Aktivitas transportasi yang tinggi menuntut penyediaan fasilitas-fasilitas
penunjang bagi pejalan kaki yang memenuhi ketentuan keselamatan pejalan kaki.
Termasuk fasilitas penyeberang jalan, seperti Jembatan Penyeberangan Orang (JPO),
dimana JPO dipasang apabila diharuskan tidak ada pertemuan sebidang antara arus
pejalan kaki dengan arus lalu lintas. Agar pejalan kaki bersedia menggunakan JPO
harus dijamin keamanannya serta jarak berjalan tidak terlalu bertambah jauh.
Keberadaan pejalan kaki biasanya terkonsentrasi pada fasilitas umum seperti
terminal, pusat perbelanjaan, pusat pendidikan, dan tempat-tempat umum lainnya.
Termasuk di kota Ambon, fasilitas penyeberangan berupa JPO telah
disediakan oleh pengelola pusat perbelanjaan Maluku City Mall. JPO yang berada di
Jl. Jendral sudirman (depan MCM) ini diharapkan mampu mengurangi tingkat
keramaian dan kemacetan transportasi akibat adanya pertemuan antara pengendara
kendaraan dan pejalan kaki yang menyeberang. Karena lokasinya yang berada pada
pusat perbelanjaan tentu akan menyebabkan sering terjadi penumpukan pejalan kaki
diatas jembatan, seperti halnya pada saat-saat mendekati momen hari raya dimana
banyak masyarakat yang datang untuk berbelanja kebutuhan hari raya mereka. Oleh
karena itu maka perlu untuk dilakukan analisis mengenai kekuatan atau kapasitas
struktur jembatan yang ada untuk menghadapi kondisi tersebut.

1
Penelitian ini bertujuan untuk mengetahui lendutan dan gaya yang terjadi pada
struktur jembatan dengan menggunakan software SAP 2000 pada pembebanan sesuai
dengan SNI 1725 2016 Sehingga diketahui kapasitas dari jembatan tersebut.

1.2 Perumusan Masalah


Perumusan masalah pada penelitian ini adalah “Berapakah kekuatan atau
kapasitas dari JPO sehingga diketahui apakah mampu menghadapi kondisi
penumpukan pengguna jembatan?”.

1.3 Tujuan Penelitian


Penelitian ini bertujuan untuk mengetahui kekuatan atau kapasitas dari JPO
sehingga diketahui apakah mampu menghadapi kondisi penumpukan pengguna
jembatan.

1.4. Manfaat Penelitian


Manfaat yang dapat diambil dari penelitian ini yaitu :
1. Memberikan informasi mengenai kekuatan atau kapasitas struktur dari
jembatan penyeberangan orang (JPO) di Jl.
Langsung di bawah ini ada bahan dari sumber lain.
[config.mk]
export PLATFORM = sky130hd
export DESIGN_NAME = expression_token_lexer_core
export DESIGN_NICKNAME = d
export VERILOG_FILES = /design/src/design/etl_pkg.sv /design/src/design/etl_step.sv /design/src/design/expression_token_lexer_core.sv
export SDC_FILE = /design/constraint.sdc
export NUM_CORES = 1
export LEC_CHECK = 0
export BUFFER_PORTS_ARGS = -buffer_cell sky130_fd_sc_hd__buf_2
export CAP_MARGIN = 20
export CORE_MARGIN = 1
export CORE_UTILIZATION = 61
export DETAILED_ROUTE_END_ITERATION = 16
export PLACE_DENSITY_LB_ADDON = 0.2
export SYNTH_ARGS = -nofsm -noshare
export SYNTH_HDL_FRONTEND = slang
export SYNTH_SLANG_ARGS = --single-unit
[constraint.sdc]
create_clock -name clk -period 4.3 [get_ports clk]
set_clock_uncertainty 0.15 [all_clocks]
set_input_delay 0.43 -clock clk [delete_from_list [all_inputs] [get_ports clk]]
set_output_delay 0.43 -clock clk [all_outputs]
set_load 0.02 [all_outputs]
`src/design/sfc_pkg.sv`:
```
// sfc_pkg: shared types and constants for the sliding frame checker.
// Holds byte and register-index types, operation and register codes, reset values
// and the sequencer state type. No dependencies.
package sfc_pkg;

   localparam int BYTE_W      = 8;
   localparam int CSR_INDEX_W = 8;

   typedef logic [BYTE_W-1:0]      byte_type;
   typedef logic [CSR_INDEX_W-1:0] csr_index_type;

   // Operation codes carried on the request channel
   localparam logic OP_RECEIVE = 1'b0;
   localparam logic OP_READ    = 1'b1;

   // Configuration register indexes
   localparam csr_index_type CSR_FRAME_MARKER = 8'd0;
   localparam csr_index_type CSR_TAG_BYTE     = 8'd1;

   // Register reset values
   localparam byte_type MARKER_RESET = 8'hFF;
   localparam byte_type TAG_RESET    = 8'h4D;

   // Sequencer states
   typedef enum logic [3:0] {
      ST_IDLE,
      ST_RD_WAIT,
      ST_HDR0,
      ST_HDR1,
      ST_HDR2,
      ST_HDR3,
      ST_COPY,
      ST_DRAIN,
      ST_FINISH
   } sfc_state_type;

endpackage

```
`src/design/sfc_if.sv`:
```
// sfc_if: valid/ready channel interfaces for the sliding frame checker.
// Request, response and configuration channels; depends on sfc_pkg.

// Request channel: one beat is a received byte or a record read
interface sfc_req_if import sfc_pkg::*; ();
   logic     valid;
   logic     ready;
   logic     operation;
   byte_type rx_byte;
   byte_type read_index;

   modport source (output valid, output operation, output rx_byte, output read_index,
                   input ready);
   modport sink   (input valid, input operation, input rx_byte, input read_index,
                   output ready);
endinterface

// Response channel: one beat per request beat
interface sfc_rsp_if import sfc_pkg::*; ();
   logic     valid;
   logic     ready;
   logic     header_match;
   logic     frame_good;
   byte_type read_byte;

   modport source (output valid, output header_match, output frame_good,
                   output read_byte, input ready);
   modport sink   (input valid, input header_match, input frame_good,
                   input read_byte, output ready);
endinterface

// Configuration write channel
interface sfc_csr_if import sfc_pkg::*; ();
   logic          valid;
   logic          ready;
   csr_index_type index;
   byte_type      data;

   modport source (output valid, output index, output data, input ready);
   modport sink   (input valid, input index, input data, output ready);
endinterface

```
`src/design/sfc_mem.sv`:
```
// sfc_mem: single-port-write, single-port-read byte memory with registered read data.
// Per-entry valid bits make never-written entries read as zero; depends on sfc_pkg.
module sfc_mem import sfc_pkg::*; #(
   parameter int DEPTH = 146,
   parameter int AW    = 8
) (
   input  logic          clock,
   input  logic          reset,
   input  logic          wr_en,
   input  logic [AW-1:0] wr_addr,
   input  byte_type      wr_data,
   input  logic          rd_en,
   input  logic [AW-1:0] rd_addr,
   output byte_type      rd_data
);

   byte_type   store_ff [DEPTH];
   logic       valid_ff [DEPTH];
   byte_type   rd_data_ff;

   // Write the data array
   always_ff @(posedge clock) begin
      if (wr_en) begin
         store_ff[wr_addr] <= wr_data;
      end
   end

   // Clear valid bits on reset, mark entries as they are written
   always_ff @(posedge clock) begin
      if (reset) begin
         for (int i = 0; i < DEPTH; i++) begin
            valid_ff[i] <= 1'b0;
         end
      end else if (wr_en) begin
         valid_ff[wr_addr] <= 1'b1;
      end
   end

   // Register read data; unwritten entries read as zero
   always_ff @(posedge clock) begin
      if (rd_en) begin
         rd_data_ff <= valid_ff[rd_addr] ? store_ff[rd_addr] : '0;
      end
   end

   assign rd_data = rd_data_ff;

endmodule

```
`src/design/sliding_frame_checker_unit.sv`:
```
// sliding_frame_checker_unit: byte ring with header check, record copy and XOR/sum check.
// Receive beat: on a header match the sequencer copies window positions 2 onward into
// the record store before the next accept, on a miss it stops after the header reads.
// The walk over the ring through its single read port sets the pace of a receive.
// Synchronous active-high reset clears the write pointer, sequencer and memory valid
// bits; registers go to 255 and 77. Depends on sfc_pkg, sfc_if and sfc_mem.
module sliding_frame_checker_unit import sfc_pkg::*; #(
   parameter int RECORD_LENGTH = 146
) (
   input  logic      clock,
   input  logic      reset,
   sfc_req_if.sink   req_chan,
   sfc_rsp_if.source rsp_chan,
   sfc_csr_if.sink   csr_chan
);

   localparam int AW = $clog2(RECORD_LENGTH);
   localparam logic [AW:0]     LEN_W     = (AW+1)'(RECORD_LENGTH);
   localparam logic [BYTE_W:0] LEN_IDX   = (BYTE_W+1)'(RECORD_LENGTH);
   localparam logic [AW-1:0]   POS_ZERO  = AW'(0);
   localparam logic [AW-1:0]   POS_FIRST = AW'(2);
   localparam logic [AW-1:0]   POS_TAG   = AW'(4);
   localparam logic [AW-1:0]   POS_XCHK  = AW'(RECORD_LENGTH - 4);
   localparam logic [AW-1:0]   POS_SCHK  = AW'(RECORD_LENGTH - 3);
   localparam logic [AW-1:0]   POS_TRAIL = AW'(RECORD_LENGTH - 2);
   localparam logic [AW-1:0]   POS_LAST  = AW'(RECORD_LENGTH - 1);

   sfc_state_type state_ff, state_in;

   byte_type      marker_ff, tag_ff;
   logic [AW-1:0] wp_ff, wp_in;
   logic [AW-1:0] pos_ff, pos_in;
   logic [AW-1:0] dpos_ff, dpos_in;
   logic          dvalid_ff, dvalid_in;
   logic          hdr_ok_ff, hdr_ok_in;
   logic          idx_ok_ff, idx_ok_in;
   byte_type      xor_ff, xor_in;
   byte_type      sum_ff, sum_in;
   byte_type      xchk_ff, xchk_in;
   byte_type      schk_ff, schk_in;
   logic          pend_match_ff, pend_match_in;
   logic          pend_good_ff, pend_good_in;
   byte_type      pend_byte_ff, pend_byte_in;
   logic          rsp_valid_ff, rsp_valid_in;
   logic          rsp_match_ff, rsp_match_in;
   logic          rsp_good_ff, rsp_good_in;
   byte_type      rsp_byte_ff, rsp_byte_in;

   logic          req_beat;
   logic          rsp_free;
   logic          hdr_last_ok;

   logic          ring_we, ring_re;
   logic [AW-1:0] ring_raddr;
   logic [AW-1:0] pos_sel;
   logic [AW:0]   pos_sum;
   byte_type      ring_rdata;

   logic          store_we, store_re;
   logic [AW-1:0] store_raddr;
   byte_type      store_rdata;

   assign req_beat    = req_chan.valid && req_chan.ready;
   assign rsp_free    = !rsp_valid_ff || rsp_chan.ready;
   assign hdr_last_ok = hdr_ok_ff && (ring_rdata == marker_ff);

   // Configuration registers, always ready
   assign csr_chan.ready = 1'b1;

   always_ff @(posedge clock) begin
      if (reset) begin
         marker_ff <= MARKER_RESET;
         tag_ff    <= TAG_RESET;
      end else if (csr_chan.valid) begin
         if (csr_chan.index == CSR_FRAME_MARKER) begin
            marker_ff <= csr_chan.data;
         end else if (csr_chan.index == CSR_TAG_BYTE) begin
            tag_ff <= csr_chan.data;
         end
      end
   end

   // Next state
   always_comb begin
      state_in = state_ff;
      unique case (state_ff)
         ST_IDLE: begin
            if (req_beat) begin
               state_in = (req_chan.operation == OP_READ) ? ST_RD_WAIT : ST_HDR0;
            end
         end
         ST_RD_WAIT: state_in = ST_FINISH;
         ST_HDR0:    state_in = ST_HDR1;
         ST_HDR1:    state_in = ST_HDR2;
         ST_HDR2:    state_in = ST_HDR3;
         ST_HDR3:    state_in = hdr_last_ok ? ST_COPY : ST_FINISH;
         ST_COPY: begin
            if (pos_ff == POS_LAST) begin
               state_in = ST_DRAIN;
            end
         end
         ST_DRAIN:   state_in = ST_FINISH;
         ST_FINISH: begin
            if (rsp_free) begin
               state_in = ST_IDLE;
            end
         end
         default:    state_in = ST_IDLE;
      endcase
   end

   // Outputs of the sequencer: handshake and memory controls
   always_comb begin
      req_chan.ready = 1'b0;
      ring_we        = 1'b0;
      ring_re        = 1'b0;
      store_re       = 1'b0;
      pos_sel        = POS_ZERO;
      unique case (state_ff)
         ST_IDLE: begin
            req_chan.ready = 1'b1;
            ring_we        = req_chan.valid && (req_chan.operation == OP_RECEIVE);
            store_re       = req_chan.valid && (req_chan.operation == OP_READ);
         end
         ST_HDR0: begin
            ring_re = 1'b1;
            pos_sel = POS_ZERO;
         end
         ST_HDR1: begin
            ring_re = 1'b1;
            pos_sel = POS_TAG;
         end
         ST_HDR2: begin
            ring_re = 1'b1;
            pos_sel = POS_TRAIL;
         end
         ST_COPY: begin
            ring_re = 1'b1;
            pos_sel = pos_ff;
         end
         default: begin
         end
      endcase
   end

   // Map window position to ring address; oldest byte sits at the write pointer
   always_comb begin
      pos_sum    = {1'b0, wp_ff} + {1'b0, pos_sel};
      ring_raddr = (pos_sum >= LEN_W) ? AW'(pos_sum - LEN_W) : pos_sum[AW-1:0];
   end

   assign store_raddr = req_chan.read_index[AW-1:0];
   assign store_we    = dvalid_ff;

   // Datapath next values
   always_comb begin
      wp_in         = wp_ff;
      pos_in        = pos_ff;
      dpos_in       = pos_ff;
      dvalid_in     = (state_ff == ST_COPY);
      hdr_ok_in     = hdr_ok_ff;
      idx_ok_in     = idx_ok_ff;
      xor_in        = xor_ff;
      sum_in        = sum_ff;
      xchk_in       = xchk_ff;
      schk_in       = schk_ff;
      pend_match_in = pend_match_ff;
      pend_good_in  = pend_good_ff;
      pend_byte_in  = pend_byte_ff;

      // Advance the write pointer on a received byte
      if (ring_we) begin
         wp_in = (wp_ff == POS_LAST) ? POS_ZERO : wp_ff + AW'(1);
      end
      if (store_re) begin
         idx_ok_in = ({1'b0, req_chan.read_index} < LEN_IDX);
      end

      unique case (state_ff)
         ST_RD_WAIT: begin
            pend_match_in = 1'b0;
            pend_good_in  = 1'b0;
            pend_byte_in  = idx_ok_ff ? store_rdata : '0;
         end
         ST_HDR1: hdr_ok_in = (ring_rdata == marker_ff);
         ST_HDR2: hdr_ok_in = hdr_ok_ff && (ring_rdata == tag_ff);
         ST_HDR3: begin
            pend_match_in = hdr_last_ok;
            pend_good_in  = 1'b0;
            pend_byte_in  = '0;
            pos_in        = POS_FIRST;
            xor_in        = '0;
            sum_in        = '0;
         end
         ST_COPY: pos_in = pos_ff + AW'(1);
         ST_DRAIN: begin
            pend_good_in = (xor_ff == xchk_ff) && (sum_ff == schk_ff);
         end
         default: begin
         end
      endcase

      // Fold returning window bytes into the checks
      if (dvalid_ff) begin
         if (dpos_ff < POS_XCHK) begin
            xor_in = xor_ff ^ ring_rdata;
            sum_in = sum_ff + ring_rdata;
         end
         if (dpos_ff == POS_XCHK) begin
            xchk_in = ring_rdata;
         end
         if (dpos_ff == POS_SCHK) begin
            schk_in = ring_rdata;
         end
      end
   end

   // Response register: load in FINISH, drop on a taken beat
   always_comb begin
      rsp_valid_in = rsp_valid_ff;
      rsp_match_in = rsp_match_ff;
      rsp_good_in  = rsp_good_ff;
      rsp_byte_in  = rsp_byte_ff;
      if (rsp_valid_ff && rsp_chan.ready) begin
         rsp_valid_in = 1'b0;
      end
      if ((state_ff == ST_FINISH) && rsp_free) begin
         rsp_valid_in = 1'b1;
         rsp_match_in = pend_match_ff;
         rsp_good_in  = pend_good_ff;
         rsp_byte_in  = pend_byte_ff;
      end
   end

   // Control registers
   always_ff @(posedge clock) begin
      if (reset) begin
         state_ff     <= ST_IDLE;
         wp_ff        <= '0;
         dvalid_ff    <= 1'b0;
         rsp_valid_ff <= 1'b0;
      end else begin
         state_ff     <= state_in;
         wp_ff        <= wp_in;
         dvalid_ff    <= dvalid_in;
         rsp_valid_ff <= rsp_valid_in;
      end
   end

   // Payload registers
   always_ff @(posedge clock) begin
      pos_ff        <= pos_in;
      dpos_ff       <= dpos_in;
      hdr_ok_ff     <= hdr_ok_in;
      idx_ok_ff     <= idx_ok_in;
      xor_ff        <= xor_in;
      sum_ff        <= sum_in;
      xchk_ff       <= xchk_in;
      schk_ff       <= schk_in;
      pend_match_ff <= pend_match_in;
      pend_good_ff  <= pend_good_in;
      pend_byte_ff  <= pend_byte_in;
      rsp_match_ff  <= rsp_match_in;
      rsp_good_ff   <= rsp_good_in;
      rsp_byte_ff   <= rsp_byte_in;
   end

   assign rsp_chan.valid        = rsp_valid_ff;
   assign rsp_chan.header_match = rsp_match_ff;
   assign rsp_chan.frame_good   = rsp_good_ff;
   assign rsp_chan.read_byte    = rsp_byte_ff;

   // Receive ring: written once per received byte, walked by the sequencer
   sfc_mem #(
      .DEPTH (RECORD_LENGTH),
      .AW    (AW)
   ) u_ring (
      .clock   (clock),
      .reset   (reset),
      .wr_en   (ring_we),
      .wr_addr (wp_ff),
      .wr_data (req_chan.rx_byte),
      .rd_en   (ring_re),
      .rd_addr (ring_raddr),
      .rd_data (ring_rdata)
   );

   // Record store: filled from ring read data during the copy walk
   sfc_mem #(
      .DEPTH (RECORD_LENGTH),
      .AW    (AW)
   ) u_store (
      .clock   (clock),
      .reset   (reset),
      .wr_en   (store_we),
      .wr_addr (dpos_ff),
      .wr_data (ring_rdata),
      .rd_en   (store_re),
      .rd_addr (store_raddr),
      .rd_data (store_rdata)
   );

endmodule

```
`src/flat_wrapper.sv`:
```
// flat-port wrapper written by rule: the top's interface ports become plain ports
module sliding_frame_checker_unit_flat import sfc_pkg::*;
#(
   parameter int RECORD_LENGTH = 146
)
  (clock, reset, req_chan_valid, req_chan_operation, req_chan_rx_byte, req_chan_read_index, req_chan_ready, rsp_chan_valid, rsp_chan_header_match, rsp_chan_frame_good, rsp_chan_read_byte, rsp_chan_ready, csr_chan_valid, csr_chan_index, csr_chan_data, csr_chan_ready);
  sfc_req_if req_chan_i ();
  sfc_rsp_if rsp_chan_i ();
  sfc_csr_if csr_chan_i ();
  input  logic clock;
  input  logic reset;
  input wire logic [$bits(req_chan_i.valid)-1:0] req_chan_valid;
  input wire logic [$bits(req_chan_i.operation)-1:0] req_chan_operation;
  input wire logic [$bits(req_chan_i.rx_byte)-1:0] req_chan_rx_byte;
  input wire logic [$bits(req_chan_i.read_index)-1:0] req_chan_read_index;
  output wire logic [$bits(req_chan_i.ready)-1:0] req_chan_ready;
  output wire logic [$bits(rsp_chan_i.valid)-1:0] rsp_chan_valid;
  output wire logic [$bits(rsp_chan_i.header_match)-1:0] rsp_chan_header_match;
  output wire logic [$bits(rsp_chan_i.frame_good)-1:0] rsp_chan_frame_good;
  output wire logic [$bits(rsp_chan_i.read_byte)-1:0] rsp_chan_read_byte;
  input wire logic [$bits(rsp_chan_i.ready)-1:0] rsp_chan_ready;
  input wire logic [$bits(csr_chan_i.valid)-1:0] csr_chan_valid;
  input wire logic [$bits(csr_chan_i.index)-1:0] csr_chan_index;
  input wire logic [$bits(csr_chan_i.data)-1:0] csr_chan_data;
  output wire logic [$bits(csr_chan_i.ready)-1:0] csr_chan_ready;
  assign req_chan_i.valid = req_chan_valid;
  assign req_chan_i.operation = req_chan_operation;
  assign req_chan_i.rx_byte = req_chan_rx_byte;
  assign req_chan_i.read_index = req_chan_read_index;
  assign req_chan_ready = req_chan_i.ready;
  assign rsp_chan_valid = rsp_chan_i.valid;
  assign rsp_chan_header_match = rsp_chan_i.header_match;
  assign rsp_chan_frame_good = rsp_chan_i.frame_good;
  assign rsp_chan_read_byte = rsp_chan_i.read_byte;
  assign rsp_chan_i.ready = rsp_chan_ready;
  assign csr_chan_i.valid = csr_chan_valid;
  assign csr_chan_i.index = csr_chan_index;
  assign csr_chan_i.data = csr_chan_data;
  assign csr_chan_ready = csr_chan_i.ready;
  sliding_frame_checker_unit #(.RECORD_LENGTH(RECORD_LENGTH)) u_core (.clock(clock), .reset(reset), .req_chan(req_chan_i), .rsp_chan(rsp_chan_i), .csr_chan(csr_chan_i));
endmodule
```
`config.mk`:
```
export PLATFORM = sky130hd
export DESIGN_NAME = sliding_frame_checker_unit_flat
export DESIGN_NICKNAME = d
export VERILOG_FILES = /design/src/design/sfc_pkg.sv /design/src/design/sfc_if.sv /design/src/design/sfc_mem.sv /design/src/design/sliding_frame_checker_unit.sv /design/src/flat_wrapper.sv
export SDC_FILE = /design/constraint.sdc
export NUM_CORES = 2
export LEC_CHECK = 0
export BUFFER_PORTS_ARGS = -buffer_cell sky130_fd_sc_hd__buf_2
export CORE_MARGIN = 1.5
export CORE_UTILIZATION = 60
export CTS_BUF_LIST = sky130_fd_sc_hd__clkbuf_4
export DETAILED_ROUTE_END_ITERATION = 16
export PLACE_DENSITY_LB_ADDON = 0.1
export SLEW_MARGIN = 30
export SYNTH_ARGS = -nofsm -noshare
export SYNTH_HDL_FRONTEND = slang
export SYNTH_SLANG_ARGS = --single-unit
```
`constraint.sdc`:
```
create_clock -name clock -period 9.2 [get_ports clock]
set_clock_uncertainty 0.05 [all_clocks]
set_input_delay 1.84 -clock clock [delete_from_list [all_inputs] [get_ports clock]]
set_output_delay 1.84 -clock clock [all_outputs]
set_load 0.05 [all_outputs]
```
## Word-level counts from Yosys, hierarchy flattened

Memories as Yosys holds them, arrays and structs flattened. A register that Yosys moved wholly into a read port is not among the register bits.
Index checks and enable logic that the tools add are counted.
W data, S select, Z words.

| storage, ports and cells | value |
|---|---|
| memory bits (writable) | 2628 |
| register bits | 100 |
| input port bits | 38 |
| memories | 4 |
| output and inout bits | 13 |

| cells by class | value |
|---|---|
| reduce and logical (&&, ||, !) cells | 29 |
| add/sub/neg operators | 5 |
| equal/unequal tests | 20 |
| mux-type cells | 43 |
| order comparisons | 3 |
| bitwise gates (word level) | 3 |

Memories:

| memory | depth | bits a word | rd ports | clocked after Yosys merged registers in | write ports | line | RTL |
|---|---|---|---|---|---|---|---|
| u_core.u_ring.store_ff | 146 | 8 | 1 | 1 | 1 | sfc_mem.sv:17 | `byte_type store_ff [DEPTH];` |
| u_core.u_store.store_ff | 146 | 8 | 1 | 1 | 1 | sfc_mem.sv:17 |  |
| u_core.u_ring.valid_ff | 146 | 1 | 1 | 0 | 146 | sfc_mem.sv:18 | `logic valid_ff [DEPTH];` |
| u_core.u_store.valid_ff | 146 | 1 | 1 | 0 | 146 | sfc_mem.sv:18 |  |

Operator list:

| kind | count |
|---|---|
| $mux W8 | 11 |
| $eq A8 B8 Y1 | 4 |
| $eq A8 B8 Y1 const B | 4 |
| $pmux W4 S8 | 1 |
| $pmux W8 S2 | 2 |
| $pmux W8 S3 | 1 |
| $mux W1 | 20 |
| $add A8 B1 Y8 const B | 2 |
| $eq A4 B3 Y1 const B | 4 |
| $lt A8 B8 Y1 const B | 2 |
| $mux W4 | 4 |
| $reduce_bool A2 Y1 | 5 |
| $add A8 B8 Y9 | 1 |
| $ge A9 B8 Y1 const B | 1 |
| $add A8 B8 Y8 | 1 |
| $eq A4 B2 Y1 const B | 2 |
| $eq A8 B1 Y1 const B | 1 |
| $logic_and A1 B1 Y1 | 8 |
| $logic_not A8 Y1 | 1 |
| $sub A8 B8 Y8 const B | 1 |
| $xor A8 B8 Y8 | 1 |
| $pmux W1 S2 | 3 |
| $reduce_and A2 Y1 | 3 |
| $reduce_and A3 Y1 | 2 |
| 12 further kinds | 18 |

## Depth between registers and ports, before layout

| depth | value |
|---|---|
| depth after elaboration | 8 |
| gate-level depth with buffers | 27 |
| depth with buffers taken out | 21 |

## By module

A second synthesis with hierarchy kept.

| second synthesis, totals | value |
|---|---|
| cell total of the unflattened synthesis | 6476 |
| area total of the unflattened synthesis | 115052.8 um^2 |

Modules (own cells, without submodules):

| module | cells each | area an instance (um^2) | times used |
|---|---|---|---|
| sfc_mem | 2999 | 55060.3 | 2 |
| sliding_frame_checker_unit | 478 | 4932.2 | 1 |

## Worst setup path after synthesis

No wires, ideal clock.

| timing | value |
|---|---|
| path type | register to register |
| start | reg u_core.state_ff[2] |
| end | reg u_core.u_ring.rd_data_ff[1] (netlist: u_core.u_ring.rd_data[1]), read port of u_core.u_ring.store_ff, data pin |
| stages on the path, launching flop included | 26 |
| path slack | 3.417 ns |
| data arrival time | 5.450 ns |
| buffers on the path | 6 |
| required time | 8.867 ns |
| path through | dfxtp_1 -> clkbuf_1 -> nand2_1 -> nor2_1 -> and2_1 -> ha_1 -> fa_1 -> clkinv_1 -> clkbuf_1 -> ha_1 -> inv_2 -> a2111oi_0 -> nor4_2 -> a21oi_4 -> buf_4 -> nand4_1 -> and3_1 -> buf_2 -> buf_2 -> nand3_1 -> buf_2 -> o21ai_0 -> a2111oi_0 -> a31oi_1 -> a221oi_1 -> nor4_1 |

| on the way | value |
|---|---|
| cells in the longest elaborated chain, start to end | 7 |

Ends and longest elaborated chain:

| element | line | RTL |
|---|---|---|
| from (decl) | sliding_frame_checker_unit.sv:28 | `sfc_state_type state_ff, state_in;` |
| from (signal assigned) | sliding_frame_checker_unit.sv:243 | `state_ff <= state_in;` |
| $eq A4 B3 Y1 or $eq A4 B2 Y1 (tied branches) | sliding_frame_checker_unit.sv:119 | `unique case (state_ff)` |
| $pmux W8 S3 | sliding_frame_checker_unit.sv:119 |  |
| $add A8 B8 Y9 | sliding_frame_checker_unit.sv:148 | `pos_sum = {1'b0, wp_ff} + {1'b0, pos_sel};` |
| $sub A8 B8 Y8 or $ge A9 B8 Y1 (tied branches) | sliding_frame_checker_unit.sv:149 | `ring_raddr = (pos_sum >= LEN_W) ? AW'(pos_sum - LEN_W) : pos_sum[AW-1:0];` |
| $mux W8 | sliding_frame_checker_unit.sv:149 |  |
| $mem_v2 Z146 W1 | n/a |  |
| $logic_not A1 Y1 (no source line) | n/a |  |
| to (decl) | sfc_mem.sv:19 | `byte_type rd_data_ff;` |

Several ways; a longest one is shown, not always the timed one.
A chain may end at the register's enable or synchronous reset.

## Worst setup path after layout

| timing | value |
|---|---|
| start | reg u_core.state_ff[0] |
| end | reg u_core.u_ring.rd_data_ff[5] (netlist: u_core.u_ring.rd_data[5]), read port of u_core.u_ring.store_ff, data pin |

Same word-level chain as after synthesis.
Jendral Sudirman, depan MCM.
2. Hasil penelitian ini diharapkan dapat dijadikan acuan kepada pihak-pihak
terkait dalam upaya menjaga keselamatan dan kenyamanan pengguna
jembatan.
3. Hasil penelitian ini diharapkan dapat dijadikan pedoman bagi pembaca dalam
mencari nilai kapasitas suatu jembatan.
1.5 Batasan Masalah
Agar penelitian ini tidak terlalu luas topik pembahasannya mengingat
perhitungan struktur jembatan yang sangat kompleks maka diperlukan pembatasan
masalah, adapun pembatasan masalah dari penelitian ini yaitu:
1. Perhitungan dilakukan pada bangunan atas jembatan (upper struckture)
2. Aturan yang digunakan :
a. BMS 1992 tentang perencanaan jembatan baja.
b. Pedoman No. 027/T/Bt/1995 tata cara perencanaan jembatan
penyeberangan untuk pejalan kaki di perkotaan.
c. RSNI T 03-2005 perencanaan struktur baja untuk jembatan.
d. SNI 1725 2016 tentang standar pembebanan untuk jembatan.
3. Perencanaan struktur baja dengan metode LFRD (Load Resisten and Factor
Design)
4. Perhitungan menggunakan bantuan program SAP 2000 versi 14 secara 3D
5. Analisa gempa, Reduksi baja, pengaruh susut tidak diperhitungkan.
6. beban hidup diperhitungkan sebagai beban statis, bukan beban dinamis.

2
BAB II
TINJAUAN PUSTAKA

2.1 Jembatan Penyeberang Orang

Menurut Fruin (1971) dalam Setyawan (2006) dalam perencanaan fasilitas


bagi pejalan kaki, termasuk fasilitas penyeberangan haruslah memperhatikan tujuh
sasaran utama yaitu: keselamatan (safety), keamanan (security), kemudahan
(convenience), kelancaran (continuity), kenyamanan (comfort), keterpaduan sistem
(system coherence), dan daya tarik (attractiveness). Ketujuh faktor tersebut saling
berhubungan (inter-related) dan saling tumpang tindih (overlapping). Berubahnya
salah satu faktor akan mempengaruhi perubahan faktor yang lain.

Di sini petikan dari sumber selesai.